Hanging pyxes part II - some examples of its modern revival
Medieval History

Hanging pyxes part II - some examples of its modern revival



Grosvenor Chapel 012, originally uploaded by sarumsleuth.

The Gothic revival architect Sir Ninian Comper was the first to reintroduce the hanging pyx into Anglican churches. The image aboveis of a hanging pyx introduced by Comper into the Grosvenor chapel in London. Its form with the triple crowned canopy, is based on the medieval example recorded in the Islip roll in Westminster Abbey. The earliest hanging pyx Comper installed was in the chapel of the clergy house at St Matthew's Westminster, sadly that has long gone. One of the earliest survivals is in St Wilfrid's Cantley, where the pyx is suspended from a tester above the high altar.

Chancel, Cantley Church
St Wilfrid Cantley, West Yorkshire. Photo by JohnEVigar

Other architects followed Comper's lead and also introduced the hanging pyx. It was popular in the main with those churches that followed the 'English Use' or Sarum brand of Anglo-Catholicism. Here is an example from the 1920s by Randall Blacking in High Wycombe church.


High Wycombe, Buckinghamshire. Photo by Sarumsleuth

The hanging pyx at Tewkesbury Abbey, Gloucestershire is an even more recent addition, added in 1994 and designed by Stuart Birdsall.







































Tewkesbury Abbey, Gloucestershire.

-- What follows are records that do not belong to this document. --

==> src/rtl/xsimbus_rr_arbiter.sv <==
// xSimBus master-side round-robin arbiter: one owner at a time, hold timeout
// with per-master lock override, one turnaround cycle between owners.
//
// state     | meaning
// ----------+---------------------------------------------------------
// S_IDLE    | no owner, waiting for any request
// S_GRANT   | bus owned by r_master_id, hold counter running
// S_RELEASE | turnaround cycle, grant low, next winner picked on exit
module xsimbus_rr_arbiter #(
    parameter int NUM_MASTERS = 32,
    parameter int ID_W        = 5,
    parameter int MAX_HOLD    = 256,
    parameter int CNT_W       = 16
) (
    input  logic                   clk,
    input  logic                   rst,
    input  logic [NUM_MASTERS-1:0] req_in,
    input  logic [NUM_MASTERS-1:0] lock_in,
    output logic [NUM_MASTERS-1:0] grant_out,
    output logic [ID_W-1:0]        master_id_out,
    output logic                   busy_out,
    output logic                   timeout_out,
    output logic [ID_W-1:0]        timeout_id_out
);

    localparam logic [1:0] S_IDLE    = 2'd0;
    localparam logic [1:0] S_GRANT   = 2'd1;
    localparam logic [1:0] S_RELEASE = 2'd2;

    localparam logic             L_TO_EN   = (MAX_HOLD != 0);
    localparam logic [CNT_W-1:0] L_HOLD    = CNT_W'(MAX_HOLD);
    localparam logic [CNT_W-1:0] L_HOLD_M1 = (MAX_HOLD == 0) ? '0 : CNT_W'(MAX_HOLD - 1);
    localparam logic [ID_W-1:0]  L_LAST_RST = ID_W'(NUM_MASTERS - 1);
    localparam logic [ID_W:0]    L_NUM      = (ID_W + 1)'(NUM_MASTERS);

    logic [1:0]             r_state;
    logic [NUM_MASTERS-1:0] r_grant;
    logic [ID_W-1:0]        r_master_id;
    logic [ID_W-1:0]        r_last_id;
    logic [CNT_W-1:0]       r_cnt;
    logic                   r_timeout;
    logic [ID_W-1:0]        r_timeout_id;

    logic [ID_W:0]          w_scan;
    logic [ID_W-1:0]        w_winner;
    logic                   w_found;
    logic [NUM_MASTERS-1:0] w_onehot;
    logic                   w_owner_req;
    logic                   w_owner_lock;
    logic                   w_cnt_sat;
    logic                   w_timeout_hit;

    // Scan from farthest to nearest so the last hit is the first slot after r_last_id.
    always_comb begin
        w_scan   = '0;
        w_winner = '0;
        w_found  = 1'b0;
        for (int k = NUM_MASTERS; k >= 1; k--) begin
            w_scan = {1'b0, r_last_id} + (ID_W + 1)'(k);
            if (w_scan >= L_NUM) begin
                w_scan = w_scan - L_NUM;
            end
            if (req_in[w_scan]) begin
                w_found  = 1'b1;
                w_winner = w_scan[ID_W-1:0];
            end
        end
    end

    assign w_onehot      = NUM_MASTERS'(1) << w_winner;
    assign w_owner_req   = req_in[r_master_id];
    assign w_owner_lock  = lock_in[r_master_id];
    assign w_cnt_sat     = (r_cnt == L_HOLD);
    // >= rather than == so a lock released after saturation still revokes.
    assign w_timeout_hit = L_TO_EN && (r_cnt >= L_HOLD_M1) && !w_owner_lock;

    always_ff @(posedge clk or posedge rst) begin
        if (rst) begin
            r_state      <= S_IDLE;
            r_grant      <= '0;
            r_master_id  <= '0;
            r_last_id    <= L_LAST_RST;
            r_cnt        <= '0;
            r_timeout    <= 1'b0;
            r_timeout_id <= '0;
        end else begin
            r_timeout <= 1'b0;
            case (r_state)
                S_IDLE, S_RELEASE: begin
                    if (w_found) begin
                        r_state     <= S_GRANT;
                        r_grant     <= w_onehot;
                        r_master_id <= w_winner;
                        r_last_id   <= w_winner;
                        r_cnt       <= '0;
                    end else begin
                        r_state <= S_IDLE;
                    end
                end
                S_GRANT: begin
                    if (!w_owner_req) begin
                        r_state <= S_RELEASE;
                        r_grant <= '0;
                    end else if (w_timeout_hit) begin
                        r_state      <= S_RELEASE;
                        r_grant      <= '0;
                        r_timeout    <= 1'b1;
                        r_timeout_id <= r_master_id;
                    end else if (!w_cnt_sat) begin
                        r_cnt <= r_cnt + CNT_W'(1);
                    end
                end
                default: begin
                    r_state <= S_IDLE;
                    r_grant <= '0;
                end
            endcase
        end
    end

    assign grant_out      = r_grant;
    assign master_id_out  = r_master_id;
    assign busy_out       = (r_state == S_GRANT);
    assign timeout_out    = r_timeout;
    assign timeout_id_out = r_timeout_id;

endmodule

==> config.mk <==
export PLATFORM = sky130hd
export DESIGN_NAME = xsimbus_rr_arbiter
export DESIGN_NICKNAME = d
export VERILOG_FILES = /design/src/rtl/xsimbus_rr_arbiter.sv
export SDC_FILE = /design/constraint.sdc
export NUM_CORES = 1
export LEC_CHECK = 0
export CAP_MARGIN = 20
export CORE_MARGIN = 4
export CORE_UTILIZATION = 45
export CTS_CLUSTER_SIZE = 24
export DETAILED_ROUTE_END_ITERATION = 10
export GPL_TIMING_DRIVEN = 0
export PLACE_DENSITY = 0.72
export SLEW_MARGIN = 15
export SYNTH_ARGS = -nofsm -noshare
export SYNTH_HDL_FRONTEND = slang
export SYNTH_SLANG_ARGS = --single-unit
export TNS_END_PERCENT = 10
==> constraint.sdc <==
create_clock -name clk -period 15.04 [get_ports clk]
set_clock_uncertainty 0.05 [all_clocks]
set_input_delay 3.76 -clock clk [delete_from_list [all_inputs] [get_ports clk]]
set_output_delay 3.76 -clock clk [all_outputs]
set_load 0.02 [all_outputs]
==> flow_summary.ini, run 1 <==
[layout]
diodes = 0
utilization_pct = 54.7
area_growth_pct = 18.3
instances_no_fill = 1421
layout-drive-gt1-share_pct = 19.6
nets = 1220

[yosys]
syn_area_um2 = 9810
async_reset_ff_share_pct = 100
yosys_warnings = 0
postSynthAreaPerCell_um2 = 9.64
ys_seq_area_share_pct = 16.9
synth-edff-count = 0
ys.flop_type = dfrtp_1
synthDistinctLibCells = 90
syn_inst = 1018
syn-num-nets = 1097
synth-seq-cells = 66

[clock_tree]
cts.clk_slew.worst_paths_ps = 60
htreeDepth = 3
cts_resized = 0
cts_buffers = 9
cts_setup_buffers = 0
cts.sinks = 66
clk_latency_ps = 340
hold_buffers = 0
clk_path_buf_depth = 2
cts_tree = built
root_buffer = clkbuf_16

[setup_path]
path_delay_family = compound AO/OA/AOI/OAI gates
crit_type = in2reg
crit_fanout = 9
crit_arrival_ps = 8850
end_kind = flop
path_cells = clkdlybuf4s50_1 -> mux4_1 -> mux2i_1 -> mux2i_1 -> a211oi_4 -> nor2_1 -> a2111o_1 -> a2111oi_4 -> o41ai_1 -> o31ai_1 -> nand2_1 -> o31ai_1
start_kind = input pin
critPathMaxStageDelay_ps = 720
worst-path-buf-inv = 1
slowest_stage = mux4_1
crit_required_ps = 15220

[sta]
setup_viol = 0
hold_viol_final = 0
worst_slew_pin_slew_ps = 1190
rsz0062_at_grt = no
hold_ws_ps = 425
slew_headroom_pct = 20.4
drv_slew = 0
period_share_pct = 57.6
min_period_ps = 8670
timing.setup.tns_ps = 0
fmax_mhz = 115

[placement]
io_buffers = 109
dp_cells = 1404
dp_hpwl_um = 30900
gp_congestion = 1.10

[floorplan]
dieArea_um2 = 24200
start_util_pct = 46.2
die_x_um = 156
rows = 53
core_um2 = 21200
fp.dieH_um = 156
io_pins = 110

[grt]
use_met2_pct = 49.4
grt_usage_pct = 32.5
first_global_vias = 9869
met1_usage_pct = 45.0
overflow = 0
grtUsageMet3_pct = 7.10
antenna_found_initial = 0
grt_max_degree = 38
busiest_layer = met2
grt_pass1_wl_um = 60600

[routing]
drt_pass1_iterations = 6
wl_um = 39600
vias_per_cell = 7.06
vias = 10029
drt-wirelength-per-cell_um = 27.9
drc = 0
drt_iter0_markers = 1353
ant_nets = 0

[flow_run]
drv_cap = 0

[run_status]
status = finished, final reports clean

[hold_path]
hp-class = reg2reg
==> cell type report <==
cell class                      count  area (um^2)
Inverter                           23         88.8
Multi-Input combinational cell    860         7690
Timing Repair Buffer              112         1130
Tap cell                          275          344
Fill cell                        1937         9620
Sequential cell                    66         1660
Clock inverter                      7         93.8
Clock buffer                        9          225
Buffer                             69          375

Photo by SacredDestinations

The unusual form of an openwork canopy surrounding the pyx and cloth is based on a thirteenth century example in Wells Cathedral. There is some debate whether the Wells example was a pyx canopy at all.


Wells Cathedral, Somerset. Photo by archidave

SarumSleuth has a photo of the 1970s hanging pyx in a side chapel at Ripon Cathedral by Leslie Durbin. The less I say about this one the better.